Is there a priority rule between sent and receive operation in a go select statement ?
Since a "send" operation is always ready, not like a "receive" operation that wait for something to come from the channel, I always have the feeling that the "send" will be executed first on a select.
I tried a little to code to test what happens when both send and receive are ready:
package main
import (
"fmt"
"time"
)
func main() {
ch1 := make(chan string)
ch2 := make(chan string)
go goOne(ch1)
go goTwo(ch2)
time.Sleep(time.Second * 2)
select {
case ch2 <- "To goTwo goroutine":
case msg1 := <-ch1:
fmt.Println(msg1)
}
}
func goOne(ch chan string) {
ch <- "From goOne goroutine"
}
func goTwo(ch chan string) {
msg := <-ch
fmt.Println(msg)
}
The result seems to always be "From goOne goroutine". So it seems the receive operation has the priority.

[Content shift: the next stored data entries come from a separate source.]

### src/hdl/mcasc_pkg.sv
// ----------------------------------------------------------------------------
// Averaging sample cache package
// Sizes, operation codes and the command group of the shared arithmetic unit.
// ----------------------------------------------------------------------------
package mcasc_pkg;

    localparam int CHANNELS   = 8;
    localparam int RING_DEPTH = 16;
    localparam int SAMPLE_W   = 16;

    localparam int CH_W      = (CHANNELS > 1) ? $clog2(CHANNELS) : 1;
    localparam int INUSE_W   = $clog2(CHANNELS + 1);
    localparam int POS_W     = $clog2(RING_DEPTH);
    localparam int CNT_W     = $clog2(RING_DEPTH + 1);
    localparam int SUM_W     = SAMPLE_W + $clog2(RING_DEPTH);
    localparam int STEP_W    = $clog2(SUM_W + 1);
    localparam int RAM_DEPTH = CHANNELS * RING_DEPTH;
    localparam int RAM_AW    = $clog2(RAM_DEPTH);

    typedef enum logic [1:0] {
        OP_REGISTER = 2'd0,
        OP_SAMPLE   = 2'd1,
        OP_READ     = 2'd2,
        OP_NONE     = 2'd3
    } op_t;

    typedef struct packed {
        logic clear;
        logic acc;
        logic start;
        logic step;
    } alu_cmd_t;

endpackage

But is it by design effect ? Or could it happen that the sent got executed first? I couldn't find the info in the doc
If I want the receive operation to have the priority, can I rely on that or should I do something else ?
Thanks!
CodePudding user response:
Is there a priority rule between sent and receive operation in a go select statement?
No. When more than one case
is ready at the same time, one at random is executed.

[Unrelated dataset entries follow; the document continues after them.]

$ cat src/rtl/bounded_greedy_graph_coloring_macros.svh
`ifndef BOUNDED_GREEDY_GRAPH_COLORING_MACROS_SVH
`define BOUNDED_GREEDY_GRAPH_COLORING_MACROS_SVH

// Same-cycle implication, sampled on clk, off during reset.
`define BGC_ASSERT_IMPL(lbl, ante, cons) \
	lbl: assert property (@(posedge clk) disable iff (!arst_n) (ante) |-> (cons)) \
		else $error("bgc assertion failed");

// Next-cycle implication, sampled on clk, off during reset.
`define BGC_ASSERT_NEXT(lbl, ante, cons) \
	lbl: assert property (@(posedge clk) disable iff (!arst_n) (ante) |=> (cons)) \
		else $error("bgc assertion failed");

`endif

$ cat src/rtl/bgc_pkg.sv
package bgc_pkg;

	localparam int NB_W     = 10;
	localparam int COLOR_W  = 6;
	localparam int USED_W   = 7;
	localparam int CAP_W    = 11;

	localparam logic [CAP_W-1:0] CAP_RESET = 11'd8;

	localparam int DEF_MAX_ELEMS  = 1024;
	localparam int DEF_MAX_COLORS = 64;

	typedef struct packed {
		logic               found;
		logic [COLOR_W-1:0] color;
	} pick_t;

endpackage

$ cat src/rtl/bgc_pick.sv
module bgc_pick
	import bgc_pkg::*;
#(
	parameter int MAX_COLORS = DEF_MAX_COLORS
) (
	input  logic                  en,
	input  logic [MAX_COLORS-1:0] mask,
	input  logic [CAP_W-1:0]      cnt [MAX_COLORS],
	input  logic [CAP_W-1:0]      capacity,
	output pick_t                 pick
);

	// first fit: lowest color not in the mask with room left
	always_comb begin
		pick = '0;
		for (int c = MAX_COLORS - 1; c >= 0; c--) begin
			if (en && !mask[c] && (cnt[c] < capacity)) begin
				pick.found = 1'b1;
				pick.color = COLOR_W'(c);
			end
		end
	end

endmodule

$ cat config.mk
export PLATFORM = sky130hd
export DESIGN_NAME = bgc_pick
export DESIGN_NICKNAME = d
export VERILOG_FILES = /design/src/rtl/bounded_greedy_graph_coloring_macros.svh /design/src/rtl/bgc_pkg.sv /design/src/rtl/bgc_pick.sv
export SDC_FILE = /design/constraint.sdc
export NUM_CORES = 1
export LEC_CHECK = 0
export ABC_AREA = 1
export BUFFER_PORTS_ARGS = -buffer_cell sky130_fd_sc_hd__buf_4
export CORE_AREA = 3 3 307 309
export DETAILED_ROUTE_END_ITERATION = 10
export DIE_AREA = 0 0 310 312
export PLACE_DENSITY_LB_ADDON = 0.25
export SYNTH_ARGS = -nofsm -noshare
export SYNTH_HDL_FRONTEND = slang
export SYNTH_SLANG_ARGS = --single-unit
$ cat constraint.sdc
create_clock -name vclk -period 14.65
set_clock_uncertainty 0.15 [all_clocks]
set_input_delay 2.93 -clock vclk [all_inputs]
set_output_delay 2.93 -clock vclk [all_outputs]
set_load 0.03 [all_outputs]
==> impl_metrics.tcl <==
set metrics [dict create \
    start_util_pct 15.6 \
    avgSynthCellArea_sq_um 7.71 \
    fp.dieH_um 312 \
    drive_gt1_share_pct 32.2 \
    syn2layout_area_growth_pct 52.7 \
    fin_ws_ps 2580 \
    synth_xor_area_share_pct 0 \
    endpoint_kind "primary output" \
    synth_mux_area_share_pct 0 \
    boundaryPins 787 \
    final_cells 3842 \
    fin_nets 4071 \
    register_area_sq_um 0 \
    ys_types 41 \
    synthTopCellsByArea "ha_1 56%, nand2_1 9.5%, a21oi_1 7.7%, o21a_1 3.2%, a2111oi_0 3.1%" \
    wl_um 79100 \
    tns_ps 0 \
    port-buffer-count 787 \
    place_inst 3835 \
    core-area_sq_mm 0.0917 \
    grt_start_max_net_pins 65 \
    grtUsageTotal_pct 15.4 \
    vias 16130 \
    final_cell_mix "807 x buf_4, 640 x ha_1, 362 x nand2_1, 219 x a21oi_1, 100 x inv_1" \
    vdd_ir_drop_max_v 0.0000200 \
    synth_compound_area_share_pct 25.7 \
    synth_warnings 0 \
    dp_hpwl_um 69800 \
    netSwitchingPower_w 0.000319 \
    power_w 0.000625 \
    synthCells 1853 \
    timing.hold.ws_ps 6130 \
    place_ws_ps 2260 \
    vias_per_cell 4.20 \
    clkbuf_count 0 \
    critPathMaxFanout 35 \
    internal-power_w 0.000306 \
    worstMarginPinSlew_ps 1240 \
    slew_violations 0 \
    crit_top_cell "nand2_1" \
    routabilityCongestion 0.791 \
    final_common_cell "buf_4" \
    synthSimpleGateAreaFrac_pct 15.0 \
    clock_power_share_pct 0 \
    start_kind "primary input" \
    drc_errors 0 \
    crit_type "in2out" \
    cts_resized 0 \
    die-area_sq_mm 0.0967 \
    rows 111 \
    grt_pass1_vias 16315 \
    status "completed" \
    final-hold-violation-count 0 \
    power_density_mw_per_mm2 28.6 \
    power_leakage_nw 11.7 \
    synth_top_family_by_area "adder cells" \
    fmax_ghz 0.0828 \
    n_sequential_cell 0 \
    postRouteAntennaNets 0 \
    drt_iter0_markers 488 \
    setup_violations 0 \
    postCtsSetupRepairBufs 0 \
    grt_pass1_wl_um 110000 \
    synthAdderAreaFrac_pct 56.0 \
    netlist_area_sq_mm 0.0143 \
    synth_top_area_share_pct 56.0 \
    slew_headroom_pct 15.3 \
    cp.arrival_ps 8990 \
    die_w_um 310 \
    drv_cap 0 \
    power_frac_seq_pct 0 \
    overflow 0 \
    period_needed_ps 12070 \
    synth-seq-area-share_pct 0 \
    finalCritPeriodShare_pct 82.4 \
    syn-num-nets 3273 \
    wl_per_cell_um 20.6 \
    slowest_stage "clkinv_2" \
    synth_top_area_cell "ha_1" \
    critPathMaxStageDelay_ps 720 \
    antenna_found_initial 13 \
    cp.required_ps 11570 \
    power_switching_share_pct 51.0 \
    rsz0062_at_grt "false" \
    fillers 10306 \
    worstHoldPathType "in2out" \
    power_frac_comb_pct 100.0 \
    cts_hold_buf 0 \
    first_pass_iters 5 \
]
## routing by layer
layer / track usage (%) / vias up / wire length [um]
met5: 0 / - / 50
li1: - / 8570 / -
met1: 17.5 / 7056 / 31300
met2: 29.5 / 453 / 41000
met3: 3.80 / 43 / 5730
met4: 2.00 / 8 / 968
## path summary, 6_finish.rpt
check,slack [ps],cells after the start,end,start
worst max-delay path,2580,73,pick[0],capacity[6]
worst min-delay path,6130,4,pick[0],mask[0]
## cell type report
class	count	area (sq um)	area share, %
Antenna cell	7	17.5	0.0802
Inverter	113	438	2.01
Multi-Input combinational cell	1728	13800	63.3
Tap cell	1186	1480	6.80
Timing Repair Buffer	808	6080	27.8
## worst max-delay path, delay by kind of cell
kind | cells | cell delay [ps]
buffers and inverters | 4 | 1020
adders and majority gates | 1 | 670
AOI/OAI and AO/OA | 1 | 140
and+or+nand+nor | 67 | 4150
## per-stage QoR
| step | utilization (%) | area (sq um) |
|---|---|---|
| 2_1_floorplan | - | 14300 |
| 6_report | 23.8 | 21800 |
| 3_5_place_dp | 23.8 | 21800 |
| 5_1_grt | 23.8 | 21800 |
| 3_3_place_gp | 23.8 | 21800 |
| 4_1_cts | 23.8 | 21800 |
## cell usage after synthesis (all sizes together), types with 2 or more instances
cell type and count:
nand3 37, a2111oi 50, nor2 99, a21o 22
buf 7, o2111ai 5, o21a 60, o31ai 2
a2111o 4, inv 112, o21ai 98, nand2 363
o211ai 58, a31oi 20, o21bai 20, a21boi 2
clkbuf 5, a211oi 6, ha 640, a21oi 221
nand4 10, nor3 8
## power by group through the flow
stage	Clock (W)	Combinational, W	Sequential [W]
floorplan	0	0.000322	0
detailed placement	0	0.000635	0
global placement	0	0.000632	0
global route	0.0000000000641	0.000719	0
finish	0.0000000000642	0.000625	0
CTS	0	0.000639	0
## kinds of logic (layout without fill, tap and decap cells)
family          after synthesis  after routing
compound gates              568            568
fa+ha+maj                   640            640
buf+inv                     125            921
other cells                   0              7
simple gates                520            520
Note: power is estimated with default switching activity, not from simulation.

Since a "send" operation is always ready
Not true. A send operation may just block (i.e. not ready) when nothing is receiving on the other side, or when a buffered channel's buffer is full.
Or could it happen that the sent got executed first?
Yes, but you may see no output when this case is selected because your program resumes execution in main and exits immediately before the goTwo
goroutine can actually print anything.
If I want the receive operation to have the priority [...]
The very semantics of a select statement are: "execute whichever is ready first". If one case must have priority over the other, change the other one to default
(runs if nothing else is ready):
select {
case msg1 := <-ch1:
fmt.Println(msg1)
default:
ch2 <- "To goTwo goroutine"
}